Hiroki Kurimoto 栗本 広輝

Personal information
- Date of birth: 16 June 1990 (age 35)
- Place of birth: Nagoya, Aichi, Japan
- Height: 1.80 m (5 ft 11 in)
- Position: Midfielder

Team information
- Current team: Blaublitz Akita
- Number: 20

Youth career
- Aichi FC
- Shimizu S-Pulse
- Shizuoka Municipal Shimizu Sakuragaoka High School

College career
- Years: Team / Apps / (Gls)
- 0000–2013: Juntendo University

Senior career*
- Years: Team / Apps / (Gls)
- 2013–2018: Honda FC / 172 / (34)
- 2019: Fresno FC / 28 / (1)
- 2020: Colorado Springs Switchbacks / 16 / (0)
- 2021: OKC Energy / 2 / (0)
- 2022–2023: Omiya Ardija / 43 / (1)
- 2024–: → Blaublitz Akita / 4 / (0)

= Hiroki Kurimoto =

Japanese footballer

Hiroki Kurimoto (栗本 広輝, Kurimoto Hiroki) is a Japanese professional footballer who plays for Blaublitz Akita.

==Career==
After attending Juntendo University, he joined Honda FC in 2013.

In the second leg of the 2014 JFL Championship against Sagawa Printing Kyoto, he scored the decisive goal, contributing to the team's league victory.

In 2016, he played in all 30 matches, contributing to Honda's first championship in two years and was awarded MVP.

In 2017, he won the JFL MVP for the second consecutive year, making him the first player in JFL history to achieve this. In December, he was selected for the JFL All-Star overseas expedition team and played as the team's captain.

On January 15, 2019, he announced his departure from Honda FC for personal reasons. In March, he transferred to Fresno FC in the USL Championship. Although his arrival to the team was delayed due to visa procedures, he secured a starting position midway through the season and played in 29 matches, contributing to the team's third-place finish in the league and advancement to the playoffs. However, the team was eliminated in the first round of the playoffs. On October 29, Fresno FC announced the suspension of club activities while hinting at a potential future relocation.

On December 20, 2019, he signed with Colorado Springs Switchbacks FC. On February 28, 2020, it was announced that he would be the team's captain for the 2020 season. He was the only player on the team to play all 16 matches in full, recording 2 assists.

On January 26, 2021, he transferred to OKC Energy FC. In the derby match against FC Tulsa on July 17, he scored 1 goal and provided 1 assist, including the decisive goal. He was selected for the Team of the Week and his winning goal received the Goal of the Month award. Although the team did not advance to the playoffs, he played in every match as a key player and finished the season. However, on December 3, 2021, OKC Energy FC announced the suspension of its 2022 activities due to the replacement of artificial turf at its home stadium.
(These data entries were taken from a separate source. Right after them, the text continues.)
--- src/common/uart_ctrl_pkg.sv ---
// ------------------------------------------------------------------------
// Shared definitions of the UART configuration controller: clock and
// timeout constants, SYN and acknowledgement characters, packet ids,
// field encodings, the standard setting and the received-word union
// ------------------------------------------------------------------------

package uart_ctrl_pkg;

  // System clock frequency in Hz
  localparam logic [31:0] CLK_FREQ_HZ = 32'd10_000_000;

  // Number of clock cycles in 50 ms
  localparam logic [31:0] DEFAULT_TIMEOUT = CLK_FREQ_HZ / 20;

  // Request bursts sent by a master before the configuration is given up
  localparam logic [1:0] MAX_ATTEMPTS = 2'd3;

  // SYN characters in one request burst
  localparam logic [1:0] SYN_COUNT = 2'd3;

  // ------------------------------------------------------------------------
  // Characters and packet ids
  // ------------------------------------------------------------------------

  localparam logic [7:0] SYN_CHAR  = 8'h16;

  // The id part of the acknowledgement (6'b000001) is not a configuration id
  localparam logic [7:0] ACKN_CHAR = 8'h06;

  localparam logic [5:0] DATA_WIDTH_ID  = 6'b110001;
  localparam logic [5:0] PARITY_MODE_ID = 6'b110010;
  localparam logic [5:0] STOP_BITS_ID   = 6'b110100;
  localparam logic [5:0] END_CONFIG_ID  = 6'b111000;

  // Data width field
  localparam logic [1:0] DW_5BIT = 2'b00;
  localparam logic [1:0] DW_6BIT = 2'b01;
  localparam logic [1:0] DW_7BIT = 2'b10;
  localparam logic [1:0] DW_8BIT = 2'b11;

  // Parity mode field, both upper codes disable the check
  localparam logic [1:0] PM_EVEN   = 2'b00;
  localparam logic [1:0] PM_ODD    = 2'b01;
  localparam logic [1:0] PM_NONE_A = 2'b10;
  localparam logic [1:0] PM_NONE_B = 2'b11;

  // Standard setting: 8 data bits, even parity, one stop bit, full duplex
  localparam logic [1:0] STD_DATA_WIDTH  = DW_8BIT;
  localparam logic [1:0] STD_PARITY_MODE = PM_EVEN;
  localparam logic [1:0] STD_STOP_BITS   = 2'b00;
  localparam logic [1:0] STD_COMM_MODE   = 2'b11;

  // A received byte is either plain data or a configuration packet
  // with the id in the upper six bits and the option in the lower two
  typedef union packed {
    logic [7:0] raw;
    struct packed {
      logic [5:0] id;
      logic [1:0] option;
    } packet;
  } rx_word_u;

endpackage

--- src/rtl/parity_checker.sv ---
// ------------------------------------------------------------------------
// Parity checker of received words with a one-cycle error pulse on
// each new mismatch
// ------------------------------------------------------------------------

`timescale 1ns/10ps

module parity_checker (
  input  logic                    clk_i,
  input  logic                    rst_n_i,
  input  uart_ctrl_pkg::rx_word_u rx_word_i,
  input  logic                    parity_bit_i,
  input  logic [1:0]              data_width_i,
  input  logic [1:0]              parity_mode_i,
  output logic                    parity_error_o
);

  import uart_ctrl_pkg::*;

  logic data_xor;
  logic mismatch;
  logic mismatch_q;

  // Only the bits that belong to the configured width enter the XOR
  always_comb begin
    case (data_width_i)
      DW_5BIT: data_xor = ^rx_word_i.raw[4:0];
      DW_6BIT: data_xor = ^rx_word_i.raw[5:0];
      DW_7BIT: data_xor = ^rx_word_i.raw[6:0];
      default: data_xor = ^rx_word_i.raw;
    endcase
  end

  // Odd parity expects the inverted XOR on the line
  always_comb begin
    case (parity_mode_i)
      PM_EVEN:   mismatch = (parity_bit_i != data_xor);
      PM_ODD:    mismatch = (parity_bit_i != ~data_xor);
      PM_NONE_A,
      PM_NONE_B: mismatch = 1'b0;
      default:   mismatch = 1'b0;
    endcase
  end

  // The pulse follows the rising edge of the mismatch by one cycle
  always_ff @(posedge clk_i) begin
    if (!rst_n_i) begin
      mismatch_q     <= 1'b0;
      parity_error_o <= 1'b0;
    end else begin
      mismatch_q     <= mismatch;
      parity_error_o <= mismatch && !mismatch_q;
    end
  end

endmodule

--- src/cfg/cfg_timer.sv ---
// ------------------------------------------------------------------------
// Configuration timer: cycle counter for acknowledgement timeouts and
// counter of master request attempts
// ------------------------------------------------------------------------

`timescale 1ns/10ps

module cfg_timer #(
  parameter logic [31:0] TIMEOUT_CYCLES = uart_ctrl_pkg::DEFAULT_TIMEOUT
) (
  input  logic clk_i,
  input  logic rst_n_i,
  input  logic timer_run_i,
  input  logic attempt_inc_i,
  input  logic attempt_clr_i,
  output logic timeout_o,
  output logic attempts_spent_o
);

  import uart_ctrl_pkg::*;

  localparam int unsigned CNT_W = $clog2(TIMEOUT_CYCLES + 1);

  logic [CNT_W-1:0] count_q;
  logic [1:0]       attempts_q;

  // Counts while the FSM waits, holds at the limit and clears in any other state
  always_ff @(posedge clk_i) begin
    if (!rst_n_i || !timer_run_i) begin
      count_q <= '0;
    end else if (!timeout_o) begin
      count_q <= count_q + 1'b1;
    end
  end

  always_ff @(posedge clk_i) begin
    if (!rst_n_i || attempt_clr_i) begin
      attempts_q <= 2'd0;
    end else if (attempt_inc_i) begin
      attempts_q <= attempts_q + 2'd1;
    end
  end

  assign timeout_o        = (count_q == CNT_W'(TIMEOUT_CYCLES));
  assign attempts_spent_o = (attempts_q == MAX_ATTEMPTS);

endmodule

--- src/cfg/cfg_fsm.sv ---
// ------------------------------------------------------------------------
// Configuration FSM of the UART controller: CPU pass-through in MAIN,
// standard setup, master SYN burst and packet exchange, slave packet
// decoding with acknowledgement
// ------------------------------------------------------------------------

`timescale 1ns/10ps

module cfg_fsm (
  input  logic                    clk_i,
  input  logic                    rst_n_i,
  // Receive FIFO head
  input  logic                    rx_valid_i,
  input  uart_ctrl_pkg::rx_word_u rx_word_i,
  output logic                    rx_read_o,
  // Transmit FIFO push
  input  logic                    tx_done_i,
  output logic                    tx_write_o,
  output logic [7:0]              tx_data_o,
  // CPU side
  input  logic                    cpu_rx_read_i,
  input  logic                    cpu_tx_write_i,
  input  logic [7:0]              cpu_tx_data_i,
  input  logic                    cfg_req_mst_i,
  input  logic                    cfg_req_slv_i,
  input  logic                    enable_cfg_receive_i,
  input  logic                    set_std_config_i,
  input  logic [1:0]              data_width_i,
  input  logic [1:0]              parity_mode_i,
  input  logic [1:0]              stop_bits_i,
  input  logic [1:0]              comm_mode_i,
  // Configuration towards the outside registers
  output logic [1:0]              data_width_o,
  output logic [1:0]              parity_mode_o,
  output logic [1:0]              stop_bits_o,
  output logic [1:0]              comm_mode_o,
  output logic                    cfg_store_o,
  output logic                    config_done_o,
  output logic                    config_error_o,
  // Timer interface
  input  logic                    timeout_i,
  input  logic                    attempts_spent_i,
  output logic                    timer_run_o,
  output logic                    attempt_inc_o,
  output logic                    attempt_clr_o
);

  import uart_ctrl_pkg::*;

  localparam logic [3:0] S_MAIN          = 4'd0;
  localparam logic [3:0] S_STD_CONFIG    = 4'd1;
  localparam logic [3:0] S_SYN_BURST     = 4'd2;
  localparam logic [3:0] S_WAIT_REQ_ACKN = 4'd3;
  localparam logic [3:0] S_SEND_PKT      = 4'd4;
  localparam logic [3:0] S_WAIT_TX_MST   = 4'd5;
  localparam logic [3:0] S_WAIT_ACKN_MST = 4'd6;
  localparam logic [3:0] S_SETUP_SLV     = 4'd7;
  localparam logic [3:0] S_SEND_ACKN_SLV = 4'd8;
  localparam logic [3:0] S_WAIT_TX_SLV   = 4'd9;

  // Packet order of the master, the slave only uses FLD_END as a marker
  localparam logic [1:0] FLD_DW  = 2'd0;
  localparam logic [1:0] FLD_PM  = 2'd1;
  localparam logic [1:0] FLD_SB  = 2'd2;
  localparam logic [1:0] FLD_END = 2'd3;

  logic [3:0] state_q, state_d;
  logic [1:0] field_q, field_d;
  logic [1:0] syn_cnt_q, syn_cnt_d;
  logic       ackn_rx;
  rx_word_u   tx_pkt;

  always_ff @(posedge clk_i) begin
    if (!rst_n_i) begin
      state_q   <= S_MAIN;
      field_q   <= FLD_DW;
      syn_cnt_q <= 2'd0;
    end else begin
      state_q   <= state_d;
      field_q   <= field_d;
      syn_cnt_q <= syn_cnt_d;
    end
  end

  // An acknowledgement counts only when the FIFO really holds a word
  assign ackn_rx = rx_valid_i && (rx_word_i.raw == ACKN_CHAR);

  // Outgoing master packet for the current field
  always_comb begin
    case (field_q)
      FLD_DW:  tx_pkt.packet = '{id: DATA_WIDTH_ID,  option: data_width_i};
      FLD_PM:  tx_pkt.packet = '{id: PARITY_MODE_ID, option: parity_mode_i};
      FLD_SB:  tx_pkt.packet = '{id: STOP_BITS_ID,   option: stop_bits_i};
      default: tx_pkt.packet = '{id: END_CONFIG_ID,  option: 2'b00};
    endcase
  end

  assign config_done_o = (state_q == S_MAIN);

  always_comb begin
    // Outside MAIN the CPU strobes are blocked and the config passes through
    state_d        = state_q;
    field_d        = field_q;
    syn_cnt_d      = 2'd0;
    rx_read_o      = 1'b0;
    tx_write_o     = 1'b0;
    tx_data_o      = cpu_tx_data_i;
    data_width_o   = data_width_i;
    parity_mode_o  = parity_mode_i;
    stop_bits_o    = stop_bits_i;
    comm_mode_o    = comm_mode_i;
    cfg_store_o    = 1'b0;
    config_error_o = 1'b0;
    timer_run_o    = 1'b0;
    attempt_inc_o  = 1'b0;
    attempt_clr_o  = 1'b0;

    case (state_q)
      S_MAIN: begin
        field_d    = FLD_DW;
        rx_read_o  = cpu_rx_read_i;
        tx_write_o = cpu_tx_write_i;
        // A request from the peer wins over a local one
        if (cfg_req_slv_i && enable_cfg_receive_i) begin
          state_d = S_SEND_ACKN_SLV;
        end else if (cfg_req_mst_i) begin
          attempt_clr_o = 1'b1;
          state_d       = S_SYN_BURST;
        end else if (set_std_config_i) begin
          state_d = S_STD_CONFIG;
        end
      end

      S_STD_CONFIG: begin
        cfg_store_o   = 1'b1;
        data_width_o  = STD_DATA_WIDTH;
        parity_mode_o = STD_PARITY_MODE;
        stop_bits_o   = STD_STOP_BITS;
        comm_mode_o   = STD_COMM_MODE;
        state_d       = S_MAIN;
      end

      // One SYN per cycle, the first one of a burst counts as an attempt
      S_SYN_BURST: begin
        tx_write_o    = 1'b1;
        tx_data_o     = SYN_CHAR;
        attempt_inc_o = (syn_cnt_q == 2'd0);
        syn_cnt_d     = syn_cnt_q + 2'd1;
        if (syn_cnt_q == SYN_COUNT - 2'd1) begin
          syn_cnt_d = 2'd0;
          state_d   = S_WAIT_REQ_ACKN;
        end
      end

      // Words other than the acknowledgement are popped and dropped
      S_WAIT_REQ_ACKN: begin
        timer_run_o = 1'b1;
        rx_read_o   = rx_valid_i;
        if (timeout_i) begin
          if (attempts_spent_i) begin
            config_error_o = 1'b1;
            state_d        = S_STD_CONFIG;
          end else begin
            state_d = S_SYN_BURST;
          end
        end else if (ackn_rx) begin
          state_d = S_SEND_PKT;
        end
      end

      S_SEND_PKT: begin
        tx_write_o = 1'b1;
        tx_data_o  = tx_pkt.raw;
        state_d    = S_WAIT_TX_MST;
      end

      // No limit here, the transmitter applies back-pressure
      S_WAIT_TX_MST: begin
        if (tx_done_i) begin
          state_d = S_WAIT_ACKN_MST;
        end
      end

      S_WAIT_ACKN_MST: begin
        timer_run_o = 1'b1;
        rx_read_o   = rx_valid_i;
        if (timeout_i) begin
          config_error_o = 1'b1;
          state_d        = S_STD_CONFIG;
        end else if (ackn_rx) begin
          if (field_q == FLD_END) begin
            state_d = S_MAIN;
          end else begin
            field_d = field_q + 2'd1;
            state_d = S_SEND_PKT;
          end
        end
      end

      // Field packets are stored at once, unknown ids are ignored
      S_SETUP_SLV: begin
        timer_run_o = 1'b1;
        rx_read_o   = rx_valid_i;
        if (timeout_i) begin
          config_error_o = 1'b1;
          state_d        = S_STD_CONFIG;
        end else if (rx_valid_i) begin
          case (rx_word_i.packet.id)
            DATA_WIDTH_ID: begin
              data_width_o = rx_word_i.packet.option;
              cfg_store_o  = 1'b1;
              state_d      = S_SEND_ACKN_SLV;
            end
            PARITY_MODE_ID: begin
              parity_mode_o = rx_word_i.packet.option;
              cfg_store_o   = 1'b1;
              state_d       = S_SEND_ACKN_SLV;
            end
            STOP_BITS_ID: begin
              stop_bits_o = rx_word_i.packet.option;
              cfg_store_o = 1'b1;
              state_d     = S_SEND_ACKN_SLV;
            end
            END_CONFIG_ID: begin
              field_d = FLD_END;
              state_d = S_SEND_ACKN_SLV;
            end
            default: begin
              state_d = S_SETUP_SLV;
            end
          endcase
        end
      end

      S_SEND_ACKN_SLV: begin
        tx_write_o = 1'b1;
        tx_data_o  = ACKN_CHAR;
        state_d    = S_WAIT_TX_SLV;
      end

      // Return to MAIN once the acknowledgement of the end packet has left
      S_WAIT_TX_SLV: begin
        if (tx_done_i) begin
          state_d = (field_q == FLD_END) ? S_MAIN : S_SETUP_SLV;
        end
      end

      default: begin
        state_d = S_MAIN;
      end
    endcase
  end

endmodule

--- src/rtl/uart_ctrl_top.sv ---
// ------------------------------------------------------------------------
// Top level of the UART configuration controller: configuration FSM,
// timeout timer, parity checker and the transmit/receive enables
// ------------------------------------------------------------------------

`timescale 1ns/10ps

module uart_ctrl_top #(
  parameter logic [31:0] TIMEOUT_CYCLES = uart_ctrl_pkg::DEFAULT_TIMEOUT
) (
  input  logic                    clk_i,
  input  logic                    rst_n_i,
  // Receive FIFO
  input  logic                    rx_valid_i,
  input  uart_ctrl_pkg::rx_word_u rx_word_i,
  input  logic                    parity_bit_i,
  output logic                    rx_read_o,
  // Transmit FIFO
  input  logic                    tx_done_i,
  output logic                    tx_write_o,
  output logic [7:0]              tx_data_o,
  // CPU
  input  logic                    cpu_rx_read_i,
  input  logic                    cpu_tx_write_i,
  input  logic [7:0]              cpu_tx_data_i,
  input  logic                    cfg_req_mst_i,
  input  logic                    cfg_req_slv_i,
  input  logic                    enable_cfg_receive_i,
  input  logic                    set_std_config_i,
  input  logic [1:0]              data_width_i,
  input  logic [1:0]              parity_mode_i,
  input  logic [1:0]              stop_bits_i,
  input  logic [1:0]              comm_mode_i,
  // Configuration and status
  output logic [1:0]              data_width_o,
  output logic [1:0]              parity_mode_o,
  output logic [1:0]              stop_bits_o,
  output logic [1:0]              comm_mode_o,
  output logic                    cfg_store_o,
  output logic                    config_done_o,
  output logic                    config_error_o,
  output logic                    parity_error_o,
  output logic                    tx_enable_o,
  output logic                    rx_enable_o
);

  logic timer_run;
  logic attempt_inc;
  logic attempt_clr;
  logic timeout;
  logic attempts_spent;

  // ------------------------------------------------------------------------
  // Configuration FSM and its timer
  // ------------------------------------------------------------------------

  cfg_fsm u_cfg_fsm (
    .clk_i                (clk_i),
    .rst_n_i              (rst_n_i),
    .rx_valid_i           (rx_valid_i),
    .rx_word_i            (rx_word_i),
    .rx_read_o            (rx_read_o),
    .tx_done_i            (tx_done_i),
    .tx_write_o           (tx_write_o),
    .tx_data_o            (tx_data_o),
    .cpu_rx_read_i        (cpu_rx_read_i),
    .cpu_tx_write_i       (cpu_tx_write_i),
    .cpu_tx_data_i        (cpu_tx_data_i),
    .cfg_req_mst_i        (cfg_req_mst_i),
    .cfg_req_slv_i        (cfg_req_slv_i),
    .enable_cfg_receive_i (enable_cfg_receive_i),
    .set_std_config_i     (set_std_config_i),
    .data_width_i         (data_width_i),
    .parity_mode_i        (parity_mode_i),
    .stop_bits_i          (stop_bits_i),
    .comm_mode_i          (comm_mode_i),
    .data_width_o         (data_width_o),
    .parity_mode_o        (parity_mode_o),
    .stop_bits_o          (stop_bits_o),
    .comm_mode_o          (comm_mode_o),
    .cfg_store_o          (cfg_store_o),
    .config_done_o        (config_done_o),
    .config_error_o       (config_error_o),
    .timeout_i            (timeout),
    .attempts_spent_i     (attempts_spent),
    .timer_run_o          (timer_run),
    .attempt_inc_o        (attempt_inc),
    .attempt_clr_o        (attempt_clr)
  );

  cfg_timer #(
    .TIMEOUT_CYCLES (TIMEOUT_CYCLES)
  ) u_cfg_timer (
    .clk_i            (clk_i),
    .rst_n_i          (rst_n_i),
    .timer_run_i      (timer_run),
    .attempt_inc_i    (attempt_inc),
    .attempt_clr_i    (attempt_clr),
    .timeout_o        (timeout),
    .attempts_spent_o (attempts_spent)
  );

  // Parity uses the configuration currently applied by the CPU
  parity_checker u_parity_checker (
    .clk_i          (clk_i),
    .rst_n_i        (rst_n_i),
    .rx_word_i      (rx_word_i),
    .parity_bit_i   (parity_bit_i),
    .data_width_i   (data_width_i),
    .parity_mode_i  (parity_mode_i),
    .parity_error_o (parity_error_o)
  );

  // Bit 0 of the communication mode enables the transmitter, bit 1 the receiver
  assign tx_enable_o = comm_mode_i[0];
  assign rx_enable_o = comm_mode_i[1];

endmodule

--- config.mk ---
export PLATFORM = sky130hd
export DESIGN_NAME = uart_ctrl_top
export DESIGN_NICKNAME = d
export VERILOG_FILES = /design/src/common/uart_ctrl_pkg.sv /design/src/rtl/parity_checker.sv /design/src/cfg/cfg_timer.sv /design/src/cfg/cfg_fsm.sv /design/src/rtl/uart_ctrl_top.sv
export SDC_FILE = /design/constraint.sdc
export NUM_CORES = 1
export LEC_CHECK = 0
export ABC_CLOCK_PERIOD_IN_PS = 4200
export BUFFER_PORTS_ARGS = -buffer_cell sky130_fd_sc_hd__buf_2
export CAP_MARGIN = 20
export CORE_ASPECT_RATIO = 1.5
export CORE_UTILIZATION = 60
export CTS_BUF_LIST = sky130_fd_sc_hd__clkbuf_8
export CTS_CLUSTER_DIAMETER = 100
export DETAILED_ROUTE_END_ITERATION = 8
export MAX_ROUTING_LAYER = met4
export PLACE_DENSITY = 0.93
export REMOVE_ABC_BUFFERS = 1
export SETUP_SLACK_MARGIN = 0.05
export SYNTH_ARGS = -nofsm -noshare
export SYNTH_HDL_FRONTEND = slang
export SYNTH_SLANG_ARGS = --single-unit
--- constraint.sdc ---
create_clock -name clk_i -period 4.2 [get_ports clk_i]
set_input_delay 0.42 -clock clk_i [delete_from_list [all_inputs] [get_ports clk_i]]
set_output_delay 0.42 -clock clk_i [all_outputs]
set_load 0.01 [all_outputs]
On February 11, 2022, it was announced that he would join Omiya Ardija. In his J.League debut on March 26, 2022, during the 6th match of J2 against Fagiano Okayama, goalkeeper Yuta Minami was injured in the first half and substituted at halftime. When substitute goalkeeper Tomoki Ueda was injured in the 67th minute, he donned Ueda’s uniform and played as the goalkeeper from the 67th minute. He scored his first J.League goal on October 23 in the 42nd match against V-Varen Nagasaki.

On November 15, 2023, it was announced that he would leave the team at the end of his contract.

On December 26, 2023, it was announced that he would transfer to Blaublitz Akita on a full transfer.

On January 17, 2024, he took and passed the Level 3 of the Japan Chamber of Commerce and Industry Bookkeeping Certification Exam.